Start of Data for review

`src/rtl/rts_pkg.sv`:
```
package rts_pkg;

  // Fixed field widths of the command and result ports
  localparam int unsigned OP_W     = 2;
  localparam int unsigned ITEM_W   = 32;
  localparam int unsigned TICKET_W = 32;
  localparam int unsigned STATUS_W = 2;
  localparam int unsigned COUNT_W  = 5;

  // Widest value a cell may keep; values are staged at this width
  localparam int unsigned VALUE_MAX_W = 64;

  typedef enum logic [OP_W-1:0] {
    OP_INSERT = 2'd0,
    OP_POP    = 2'd1,
    OP_COUNT  = 2'd2
  } op_e;

  typedef enum logic [STATUS_W-1:0] {
    ST_OK        = 2'd0,
    ST_FULL      = 2'd1,
    ST_NOT_FOUND = 2'd2,
    ST_EXHAUSTED = 2'd3
  } status_e;

  // Control half of the wave that walks the cell row
  typedef struct packed {
    logic vld;    // a command occupies this hop
    op_e  op;
    logic done;   // a cell upstream already claimed or hit
    logic allow;  // insert may take a receipt (counter not at max)
  } wave_ctl_t;

endpackage

```
`src/rtl/receipt_tagged_store_top.sv`:
```
// Channel  | Handshake            | Fields
// ---------+----------------------+--------------------------------------------------
// command  | start_i / busy_o     | op_i, item_value_i, ticket_i
// result   | done_o (strobe)      | status_o, issued_ticket_o, popped_value_o,
//          |                      | match_count_o, occupancy_o
//
// A command is taken when start_i is high and busy_o low. It travels the row
// of CAPACITY slot cells one cell per cycle; done_o is registered from the
// wave leaving the last cell, and the beat is taken at the edge that ends the
// done_o cycle. busy_o drops in that same done_o cycle, so no new command is
// taken until the last one has walked the cell row. Reset clears all slot
// valid bits, the receipt counter and the occupancy at once. The receiver
// cannot stall: a result beat is valid for its single done_o cycle only.
module receipt_tagged_store_top #(
  parameter int unsigned CAPACITY    = 16,
  parameter int unsigned VALUE_WIDTH = 32
) (
  input  logic                                clk_i,
  input  logic                                rst_ni,
  input  logic                                start_i,
  output logic                                busy_o,
  input  logic [rts_pkg::OP_W-1:0]            op_i,
  input  logic signed [rts_pkg::ITEM_W-1:0]   item_value_i,
  input  logic [rts_pkg::TICKET_W-1:0]        ticket_i,
  output logic                                done_o,
  output logic [rts_pkg::STATUS_W-1:0]        status_o,
  output logic [rts_pkg::TICKET_W-1:0]        issued_ticket_o,
  output logic signed [rts_pkg::ITEM_W-1:0]   popped_value_o,
  output logic [rts_pkg::COUNT_W-1:0]         match_count_o,
  output logic [rts_pkg::COUNT_W-1:0]         occupancy_o
);
  import rts_pkg::*;

  localparam int unsigned VW = VALUE_WIDTH;
  localparam int unsigned CW = $clog2(CAPACITY + 1);

  // Wave links between cells; index 0 is the launch point
  wave_ctl_t           ctl_w [CAPACITY+1];
  logic [VW-1:0]       val_w [CAPACITY+1];
  logic [TICKET_W-1:0] tkt_w [CAPACITY+1];
  logic [CW-1:0]       cnt_w [CAPACITY+1];
  logic [VW-1:0]       pop_w [CAPACITY+1];

  logic                busy_q, busy_d;
  logic [TICKET_W-1:0] counter_q, counter_d;
  logic [CW-1:0]       stored_q, stored_d;
  logic                accept;
  logic                fin;
  op_e                 op_in;
  logic [VALUE_MAX_W-1:0]        val_ext;
  logic signed [VALUE_MAX_W-1:0] pop_ext;

  // Result registers
  logic                done_q;
  status_e             status_q, status_d;
  logic [TICKET_W-1:0] issued_q, issued_d;
  logic [ITEM_W-1:0]   popped_q, popped_d;
  logic [CW-1:0]       match_q;

  assign accept  = start_i && !busy_q;
  assign op_in   = op_e'(op_i);
  assign val_ext = VALUE_MAX_W'($unsigned(item_value_i));

  // Launch: the receipt to be issued rides with an insert
  always_comb begin
    ctl_w[0].vld   = accept;
    ctl_w[0].op    = op_in;
    ctl_w[0].done  = 1'b0;
    ctl_w[0].allow = (counter_q != '1);
    val_w[0]       = val_ext[VW-1:0];
    tkt_w[0]       = (op_in == OP_INSERT) ? (counter_q + TICKET_W'(1)) : ticket_i;
    cnt_w[0]       = '0;
    pop_w[0]       = '0;
  end

  // Row of slot cells
  for (genvar g = 0; g < CAPACITY; g++) begin : g_cell
    rts_cell #(
      .VW (VW),
      .CW (CW)
    ) u_cell (
      .clk_i  (clk_i),
      .rst_ni (rst_ni),
      .ctl_i  (ctl_w[g]),
      .val_i  (val_w[g]),
      .tkt_i  (tkt_w[g]),
      .cnt_i  (cnt_w[g]),
      .pop_i  (pop_w[g]),
      .ctl_o  (ctl_w[g+1]),
      .val_o  (val_w[g+1]),
      .tkt_o  (tkt_w[g+1]),
      .cnt_o  (cnt_w[g+1]),
      .pop_o  (pop_w[g+1])
    );
  end

  assign fin     = ctl_w[CAPACITY].vld;
  assign pop_ext = VALUE_MAX_W'(signed'(pop_w[CAPACITY]));

  // Wave leaves the row: settle status, counter and occupancy
  always_comb begin
    busy_d    = busy_q;
    counter_d = counter_q;
    stored_d  = stored_q;
    status_d  = ST_OK;
    issued_d  = '0;
    popped_d  = '0;
    if (accept) begin
      busy_d = 1'b1;
    end
    if (fin) begin
      busy_d = 1'b0;
      case (ctl_w[CAPACITY].op)
        OP_INSERT: begin
          if (!ctl_w[CAPACITY].done) begin
            status_d = ST_FULL;
          end else if (!ctl_w[CAPACITY].allow) begin
            status_d = ST_EXHAUSTED;
          end else begin
            counter_d = tkt_w[CAPACITY];
            issued_d  = tkt_w[CAPACITY];
            stored_d  = stored_q + CW'(1);
          end
        end
        OP_POP: begin
          if (!ctl_w[CAPACITY].done) begin
            status_d = ST_NOT_FOUND;
          end else begin
            popped_d = pop_ext[ITEM_W-1:0];
            stored_d = stored_q - CW'(1);
          end
        end
        default: ;
      endcase
    end
  end

  // Control state
  always_ff @(posedge clk_i or negedge rst_ni) begin
    if (!rst_ni) begin
      busy_q    <= 1'b0;
      counter_q <= '0;
      stored_q  <= '0;
      done_q    <= 1'b0;
    end else begin
      busy_q    <= busy_d;
      counter_q <= counter_d;
      stored_q  <= stored_d;
      done_q    <= fin;
    end
  end

  // Result payload
  always_ff @(posedge clk_i) begin
    if (fin) begin
      status_q <= status_d;
      issued_q <= issued_d;
      popped_q <= popped_d;
      match_q  <= cnt_w[CAPACITY];
    end
  end

  assign busy_o          = busy_q;
  assign done_o          = done_q;
  assign status_o        = status_q;
  assign issued_ticket_o = issued_q;
  assign popped_value_o  = signed'(popped_q);
  assign match_count_o   = COUNT_W'(match_q);
  assign occupancy_o     = COUNT_W'(stored_q);

endmodule

```
`src/rtl/rts_cell.sv`:
```
module rts_cell #(
  parameter int unsigned VW = 32,
  parameter int unsigned CW = 5
) (
  input  logic                           clk_i,
  input  logic                           rst_ni,
  input  rts_pkg::wave_ctl_t             ctl_i,
  input  logic [VW-1:0]                  val_i,
  input  logic [rts_pkg::TICKET_W-1:0]   tkt_i,
  input  logic [CW-1:0]                  cnt_i,
  input  logic [VW-1:0]                  pop_i,
  output rts_pkg::wave_ctl_t             ctl_o,
  output logic [VW-1:0]                  val_o,
  output logic [rts_pkg::TICKET_W-1:0]   tkt_o,
  output logic [CW-1:0]                  cnt_o,
  output logic [VW-1:0]                  pop_o
);
  import rts_pkg::*;

  // Slot state
  logic                valid_q, valid_d;
  logic [VW-1:0]       value_q;
  logic [TICKET_W-1:0] ticket_q;
  logic                wr;

  // Wave stage toward the next cell
  wave_ctl_t           ctl_q, ctl_d;
  logic [VW-1:0]       val_q;
  logic [TICKET_W-1:0] tkt_q;
  logic [CW-1:0]       cnt_q, cnt_d;
  logic [VW-1:0]       pop_q, pop_d;

  // Act on the beat passing through this cell
  always_comb begin
    valid_d = valid_q;
    ctl_d   = ctl_i;
    cnt_d   = cnt_i;
    pop_d   = pop_i;
    wr      = 1'b0;
    if (ctl_i.vld) begin
      case (ctl_i.op)
        OP_INSERT: begin
          // first free slot claims the insert; it fills only if a receipt exists
          if (!ctl_i.done && !valid_q) begin
            ctl_d.done = 1'b1;
            if (ctl_i.allow) begin
              valid_d = 1'b1;
              wr      = 1'b1;
            end
          end
        end
        OP_POP: begin
          if (!ctl_i.done && valid_q && (ticket_q == tkt_i)) begin
            ctl_d.done = 1'b1;
            valid_d    = 1'b0;
            pop_d      = value_q;
          end
        end
        OP_COUNT: begin
          if (valid_q && (value_q == val_i)) begin
            cnt_d = cnt_i + CW'(1);
          end
        end
        default: ;
      endcase
    end
  end

  // Control registers
  always_ff @(posedge clk_i or negedge rst_ni) begin
    if (!rst_ni) begin
      valid_q <= 1'b0;
      ctl_q   <= '0;
    end else begin
      valid_q <= valid_d;
      ctl_q   <= ctl_d;
    end
  end

  // Payload registers
  always_ff @(posedge clk_i) begin
    if (wr) begin
      value_q  <= val_i;
      ticket_q <= tkt_i;
    end
    val_q <= val_i;
    tkt_q <= tkt_i;
    cnt_q <= cnt_d;
    pop_q <= pop_d;
  end

  assign ctl_o = ctl_q;
  assign val_o = val_q;
  assign tkt_o = tkt_q;
  assign cnt_o = cnt_q;
  assign pop_o = pop_q;

endmodule

```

End of Data for review

**What you need to do**
Would you please work out how many lines of the data hold "taken"? Reply with the number alone.

**Finished exercise**
3